The growth rate of value-added services for owners reached 71%, and profitability was under slight pressure. In 2023, the company's value-added services revenue was HK$3.44 billion, up 33.7% year on year. The revenue share increased 2.8 percentage points to 26.3%, and gross margin decreased 4.9 percentage points to 18.0%. Among them, household/non-household value-added service revenue was 12.9/2.14 billion yuan, up 70.9%/18.3% year on year, gross profit margin 26.1%/13.1%, a decrease of 3.3/12.3 percentage points, and gross profit of 3.4/2.8 billion yuan.

The profit forecast was lowered and the buying rating was maintained. We forecast the company's EPS for 2024-2026 to be 0.50/0.59/0.69 yuan, respectively (the original forecast was 0.57/0.72 yuan for 2024-2025).
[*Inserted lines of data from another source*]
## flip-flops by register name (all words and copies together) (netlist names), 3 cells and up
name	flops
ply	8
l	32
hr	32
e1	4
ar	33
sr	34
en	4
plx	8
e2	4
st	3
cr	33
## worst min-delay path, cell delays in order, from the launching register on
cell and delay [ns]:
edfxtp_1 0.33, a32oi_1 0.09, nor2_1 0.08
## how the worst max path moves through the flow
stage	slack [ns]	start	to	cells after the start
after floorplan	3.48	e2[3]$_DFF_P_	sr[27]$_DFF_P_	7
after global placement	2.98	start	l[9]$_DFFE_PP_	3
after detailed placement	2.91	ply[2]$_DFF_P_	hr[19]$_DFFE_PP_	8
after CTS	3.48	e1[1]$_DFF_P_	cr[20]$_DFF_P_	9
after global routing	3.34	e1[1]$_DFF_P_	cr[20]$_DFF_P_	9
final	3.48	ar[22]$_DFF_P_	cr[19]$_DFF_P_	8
Source: an optimization exercise on an open RTL-to-GDS flow (aim: small area). Production flows keep margins and buffers that such runs may drop.
In this exercise RTL edits were held to simulation tests only and were not proved equivalent to the original.
No activity file was given, so power comes from the tool's default toggle rates.

==> flow/design.v <==
`timescale 1ns / 1ps
module FIFO #(
	parameter WIDTH = 8,
	parameter DEPTH = 8
	)(
	input clk,
	input rst_n,
	input [WIDTH - 1:0] writeData,
	input writeEn,
	output [WIDTH - 1:0] readData,
	input readEn,
	output full,
	output empty
	);
	localparam AW = $clog2(DEPTH);
	logic [AW:0] count;  
	logic [DEPTH - 1:0][WIDTH - 1:0] mem;
	assign full = count[AW];
	assign empty = count == 0;
	assign readData = mem[count[AW - 1:0]];
	always @(posedge clk) begin
		if (writeEn)
			mem <= {mem[DEPTH - 2:0], writeData};
		if (~rst_n)
			count <= 0;
		else if (writeEn & ~readEn)
			count <= count + 1'b1;
		else if (readEn & ~writeEn)
			count <= count - 1'b1;
	end
endmodule
`timescale 1ns / 1ps
module SPIwithFIFO #(
	parameter WIDTH = 8,
	parameter TxFIFODepth = 8,
	parameter RxFIFODepth = 8
	)(
	input clk,
	input rst_n,
    input CS_n,
    input SCLK,
    input MOSI,
    output MISO,
	output [WIDTH - 1:0] RXdata,
	input readEn,
	output RXFIFOempty,
	output RXFIFOfull,
	output TXFIFOempty,
	output TXFIFOfull,
	input [WIDTH - 1:0] TXdata,
	input writeEn
    );
	localparam RXAW = $clog2(RxFIFODepth);
	logic CS_nHist;  
	logic prevSCLK;
	logic CS_nFallingEdge;
	logic sclkRise, sclkFall;
	assign CS_nFallingEdge = CS_nHist & ~CS_n;
	assign sclkRise = ~prevSCLK & SCLK;
	assign sclkFall = prevSCLK & ~SCLK;
	always @(posedge clk) begin
		CS_nHist <= CS_n;
		prevSCLK <= SCLK;
	end
	logic [WIDTH - 1:0] shiftIn;
	logic [2:0] rxBitCount;
	logic rxByteDone;    
	logic writeRXFIFO;   
	always @(posedge clk) begin
		if (sclkRise)
			shiftIn <= {shiftIn[WIDTH - 2:0], MOSI};
		if (~rst_n) begin
			rxBitCount <= 3'b000;
			rxByteDone <= 1'b0;
			writeRXFIFO <= 1'b0;
		end else begin
			writeRXFIFO <= rxByteDone;
			rxByteDone <= sclkRise && rxBitCount == 3'b100;  
			if (CS_nFallingEdge)
				rxBitCount <= 3'b000;
			else if (sclkRise)
				rxBitCount <= {rxBitCount[1:0], ~(rxBitCount[2] ^ (rxBitCount[1] & ~rxBitCount[0]))};
		end
	end
	logic [RxFIFODepth - 1:0][WIDTH - 1:0] rxMem;
	logic [RXAW - 1:0] rxCount;  
	logic rxPending;
	logic rxShift;
	logic [WIDTH - 1:0] rxMux;
	always @* begin
		rxMux = 0;
		for (int j = 0; j < RxFIFODepth; j = j + 1)
			rxMux = rxMux | (rxMem[j] & {WIDTH{rxCount == j}});
	end
	assign RXdata = rxMux;
	assign RXFIFOempty = rxCount == 0;
	assign RXFIFOfull = rxPending;
	assign rxShift = writeRXFIFO ? (~&rxCount | readEn) : (rxPending & readEn);
	always @(posedge clk) begin
		if (~rst_n)
			rxMem[0] <= 0;  
		else if (rxShift)
			rxMem <= {rxMem[RxFIFODepth - 2:0], shiftIn};
		if (~rst_n) begin
			rxCount <= 0;
			rxPending <= 1'b0;
		end else begin
			if (rxShift & ~readEn)
				rxCount <= rxCount + 1'b1;
			else if (readEn & ~rxShift)
				rxCount <= rxCount - 1'b1;
			if (rxPending)
				rxPending <= ~readEn;
			else
				rxPending <= writeRXFIFO & (&rxCount) & ~readEn;
		end
	end
	logic [WIDTH - 1:0] shiftOut;
	logic [3:0] txBitCount;
	logic [3:0] txBitCountDec;
	logic readTXFIFO;   
	logic loadTX;       
	logic [WIDTH - 1:0] TXFIFOdata;
	assign MISO = shiftOut[WIDTH - 1];
	assign txBitCountDec = {txBitCount[2:0],
		txBitCount[2] ? (txBitCount[3] ^ (txBitCount[1] & txBitCount[0])) : ~txBitCount[3]};
	FIFO #(.WIDTH(WIDTH), .DEPTH(TxFIFODepth)) TXFIFO (
		.clk(clk),
		.rst_n(rst_n),
		.writeData(TXdata),
		.writeEn(writeEn),
		.readData(TXFIFOdata),
		.readEn(readTXFIFO),
		.full(TXFIFOfull),
		.empty(TXFIFOempty)
	);
	logic startTX;
	assign startTX = ~readTXFIFO & ~loadTX && txBitCount == 4'b0000 && ~TXFIFOempty && ~CS_nFallingEdge;
	always @(posedge clk) begin
		if (~rst_n) begin
			shiftOut <= 0;
			txBitCount <= 4'b0110;
			readTXFIFO <= 1'b0;
			loadTX <= 1'b0;
		end else begin
			readTXFIFO <= startTX;
			loadTX <= readTXFIFO;
			if (sclkFall)
				shiftOut <= {shiftOut[WIDTH - 2:0], 1'b0};
			else if (loadTX)
				shiftOut <= TXFIFOdata;
			if (sclkFall)
				txBitCount <= txBitCountDec;
			else if (startTX | CS_nFallingEdge)
				txBitCount <= 4'b0110;
		end
	end
endmodule
clock: 5.0 ns
lec_check: 0
cap_margin: 20
core_margin: 2
core_utilization: 75
cts_buf_list: sky130_fd_sc_hd__clkbuf_8
slew_margin: 20
standard.sh (not shown) runs the stock make flow with config.mk's settings and CLKGATE_MAP_FILE= SYNTH_SCRIPT=/design/flow/synth_recipe.tcl, a recipe that flattens the netlist after the stock synthesis.
==> flow/flow/run.sh <==
#!/bin/bash
# The standard layout (standard.sh), except that the input and output
# ports get the smallest buffer cell. Each tool's output goes to the ORFS logs
# under orfs/logs; standard.log holds the make output.
export BUFFER_PORTS_ARGS="-buffer_cell sky130_fd_sc_hd__buf_1"
bash standard.sh > standard.log 2>&1
The first run completed with no timing, DRC or antenna violations.
Background: an optimization exercise with open tools, aiming at small area. Do not read the settings as production practice. Function was checked by simulation only, so behaviour that the tests miss may differ from the original. No activity file was given, so power comes from the tool's default toggle rates.

File: flow/flow/run.sh
#!/bin/bash
# Standard layout, with the port buffers made from the smallest buffer cell
# and no dummy loads added to the clock tree.
set -euo pipefail
bash standard.sh \
  BUFFER_PORTS_ARGS="-buffer_cell sky130_fd_sc_hd__buf_1" \
  CTS_ARGS="-sink_clustering_enable -repair_clock_nets -buf_list sky130_fd_sc_hd__clkbuf_8 -dont_use_dummy_load" \
  finish > flow.log 2>&1
File: flow/standard.sh
#!/bin/bash
# synth_recipe.tcl (not shown) runs the flow's synth.tcl, then flattens the netlist and writes it again
# the make line also repeats each setting of config.mk as NAME=value (left out here)
make -C /OpenROAD-flow-scripts/flow DESIGN_CONFIG=/design/flow/config.mk WORK_HOME=/design/flow/orfs CLKGATE_MAP_FILE= SYNTH_SCRIPT=/design/flow/synth_recipe.tcl "${@:-finish}"
File: flow/constraint.sdc
create_clock -name core_clock -period 10.0 [get_ports {clk}]
set_input_delay 2.0000 -clock core_clock [delete_from_list [all_inputs] [get_ports {clk}]]
set_output_delay 2.0000 -clock core_clock [all_outputs]
set_load 0.01 [all_outputs]
File: flow/design.v
module fa (a, b, c, s, co);
input a, b, c;
output s, co;
assign s = a ^ b ^ c;
assign co = (a & b) | (a & c) | (b & c);
endmodule
module ha (a, b, s, co);
input a, b;
output s, co;
assign s = a ^ b;
assign co = a & b;
endmodule
module neq64 (a, b, y);
input [63:0] a, b;
output y;
assign y = (a != b);
endmodule
module isz31 (a, y);
input [30:0] a;
output y;
assign y = (a == 31'd0);
endmodule
module brow (one_n, two_n, neg, m, pp);
input one_n, two_n, neg;     
input [22:0] m;
output [24:0] pp;
wire [25:0] en = {~neg, ~({1'b1, m} ^ {24{neg}}), ~neg};
assign pp = ~(({25{one_n}} | en[25:1]) & ({25{two_n}} | en[24:0]));
endmodule
module ao22x23 (a, sa, b, sb, y);
input [22:0] a, b;
input sa, sb;
output [22:0] y;
assign y = (a & {23{sa}}) | (b & {23{sb}});
endmodule
module ao22s (a, sa, b, sb, y);
input a, sa, b, sb;
output y;
assign y = (a & sa) | (b & sb);
endmodule
Background: an optimization exercise with open tools, aiming at small area, a short achievable clock period and few clock cycles. Do not read the settings as production practice. In this exercise RTL edits were held to simulation tests only and were not proved equivalent to the original. No activity file was given, so power comes from the tool's default toggle rates.

==> flow/design.v <==
module demosaic(clk, reset, in_en, data_in, wr_r, addr_r, wdata_r, rdata_r, wr_g, addr_g, wdata_g, rdata_g, wr_b, addr_b, wdata_b, rdata_b, done);
input clk;
input reset;
input in_en;
input [7:0] data_in;
output reg wr_r;
output reg [13:0] addr_r;
output reg [7:0] wdata_r;
input [7:0] rdata_r;
output reg wr_g;
output reg [13:0] addr_g;
output reg [7:0] wdata_g;
input [7:0] rdata_g;
output reg wr_b;
output reg [13:0] addr_b;
output reg [7:0] wdata_b;
input [7:0] rdata_b;
output reg done;
reg        fill;
reg [13:0] cnt;           
reg [6:0]  r;             
reg [7:0]  q;             
reg [1:0]  ph;            
reg        first;         
reg [7:0]  xq;            
reg [9:0]  p;             
reg [8:0]  yq, yq_prev;   
reg [7:0]  xn;            
wire       odd   = r[0];
wire [7:0] rd_v  = odd ? rdata_r : rdata_b;
wire [7:0] rd_h  = odd ? rdata_b : rdata_r;
wire [6:0] rm1 = r - 7'd1;
wire [6:0] rp1 = r + 7'd1;
wire [6:0] qc  = q[6:0];
wire [6:0] qm2 = qc - 7'd2;
wire [6:0] qm1 = qc - 7'd1;
wire [6:0] qp1 = qc + 7'd1;
wire       last  = q[7];
wire [6:0] r_n   = last ? rp1 : r;
wire [7:0] q_n   = last ? {7'd0, rp1[0]} : q + 8'd2;
wire       odd_n = r_n[0];
wire [9:0] g_sum  = p + {2'b0, rdata_g};
wire [9:0] v_sum  = {1'b0, yq_prev} + {1'b0, yq};
wire [8:0] h_sum  = {1'b0, xn} + {1'b0, rd_h};
reg        v_wr, h_wr;
reg [13:0] v_addr, h_addr;
reg [7:0]  v_wdata, h_wdata;
always @(*) begin
    v_wr = 1'b0; h_wr = 1'b0;
    v_addr = {rm1, qc}; h_addr = {r, qp1};
    v_wdata = 8'd0; h_wdata = h_sum[8:1];
    case (ph)
        2'd0: begin
            v_addr = {rp1, qc};
            h_wr = !first; h_addr = {r, qc};
        end
        2'd1: begin
            v_wr = !first; v_addr = {r, qm2}; v_wdata = yq_prev[8:1];
        end
        2'd2: begin
            v_wr = !first; v_addr = {r, qm1}; v_wdata = v_sum[9:2];
        end
        default: begin
            v_addr = {(last ? r : rm1), q_n[6:0]};
            h_addr = {r_n, q_n[6:0] + 7'd1};
        end
    endcase
end
always @(posedge clk) begin
    if (reset) begin
        fill <= 1'b0;
        cnt <= 14'd0;
        r <= 7'd0;
        q <= 8'd0;
        ph <= 2'd0;
        first <= 1'b1;
        done <= 1'b0;
        wr_r <= 1'b0;
        wr_g <= 1'b0;
        wr_b <= 1'b0;
        addr_r <= 14'd0;
        addr_g <= 14'd0;
        addr_b <= 14'd0;
    end else if (!fill) begin
        wr_r <= 1'b0;
        wr_g <= 1'b0;
        wr_b <= 1'b0;
        if (in_en) begin
            addr_r <= cnt;
            addr_g <= cnt;
            addr_b <= cnt;
            wdata_r <= data_in;
            wdata_g <= data_in;
            wdata_b <= data_in;
            case ({cnt[7], cnt[0]})
                2'b00, 2'b11: wr_g <= 1'b1;
                2'b01: wr_r <= 1'b1;
                default: wr_b <= 1'b1;
            endcase
            cnt <= cnt + 14'd1;
            if (cnt == 14'h3fff) begin
                fill <= 1'b1;
                ph <= 2'd3;
                r <= 7'd127;
                q <= 8'h80;
            end
        end
    end else if (!done) begin
        ph <= ph + 2'd1;
        case (ph)
            2'd0: begin
                xq <= rdata_g;
                wdata_g <= g_sum[9:2];
                wr_g <= !first;
                addr_g <= {r, qm1};
            end
            2'd1: begin
                wr_g <= 1'b0;
                addr_g <= {rm1, qp1};
            end
            2'd2: begin
                p <= {2'b0, xq} + {2'b0, rdata_g};
                addr_g <= {rp1, qp1};
            end
            default: begin
                p <= g_sum;
                wr_g <= 1'b0;
                addr_g <= {r_n, q_n[6:0]};
            end
        endcase
        case (ph)
            2'd0: begin
                yq_prev <= yq;
                yq <= {1'b0, rd_v};
                xn <= rd_h;
            end
            2'd1: yq <= yq + {1'b0, rd_v};
            default: ;
        endcase
        if (ph == 2'd3) begin
            q <= q_n;
            r <= r_n;
            first <= last;
            if (last && r == 7'd127 && !first) done <= 1'b1;
        end
        if ((ph == 2'd3) ? odd_n : odd) begin
            wr_r <= v_wr; addr_r <= v_addr; if (v_wr) wdata_r <= v_wdata;
            wr_b <= h_wr; addr_b <= h_addr; if (h_wr) wdata_b <= h_wdata;
        end else begin
            wr_b <= v_wr; addr_b <= v_addr; if (v_wr) wdata_b <= v_wdata;
            wr_r <= h_wr; addr_r <= h_addr; if (h_wr) wdata_r <= h_wdata;
        end
        if (ph == 2'd3 && last && r == 7'd127 && !first) begin
            wr_r <= 1'b0; wr_g <= 1'b0; wr_b <= 1'b0;
        end
    end
end
endmodule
Considering that the company is in the first tier of property enterprises, it is expected to maintain a high level of growth in the future, giving the company an average PE valuation level of 14X in 2024, corresponding to a target price of HK$7.49 (the original target price was HK$13.53). Maintain a buy rating.

Risk analysis

1. Business development and value-added services fall short of expectations. Affected by the multiple effects of the epidemic, economic downturn, real estate market downturn, and increased market competition, uncertainty about the company's business expansion and community value-added services has increased, and there is a risk that development will fall short of expectations. Judging from the sensitivity analysis, if the optimistic forecast is that the market space growth rate of the property management industry remains at 10%, the company's revenue growth rate will exceed expectations by about 24.5%. Considering the scale effect of the property management business, the net profit growth rate is expected to reach more than 30%; assuming a neutral industry growth rate of 5%, the expected revenue and profit growth rates are 19.6% and 21.4%, respectively. Under the assumption that the growth rate of the pessimistic industry is -5%, the expected revenue and profit growth rates are 8.8% and 6.1%, respectively.

2. Risk of declining profitability. Competition in the property management market is becoming more intense, which may affect the scale of the company's market expansion and the profit margin level of the project, and gross margin may be under pressure. At the same time, labor costs are rising rigidly, and the dynamic property fee increase mechanism is slowly being formed, and the company's single market profitability is facing downside risks.

3. Increased risk of bad debts. The increase in the company's accounts receivable accounts is affected by the downturn in the real estate industry. The support of related housing enterprises for the company may weaken, lengthening the collection cycle of accounts receivable.

The translation is provided by third-party software.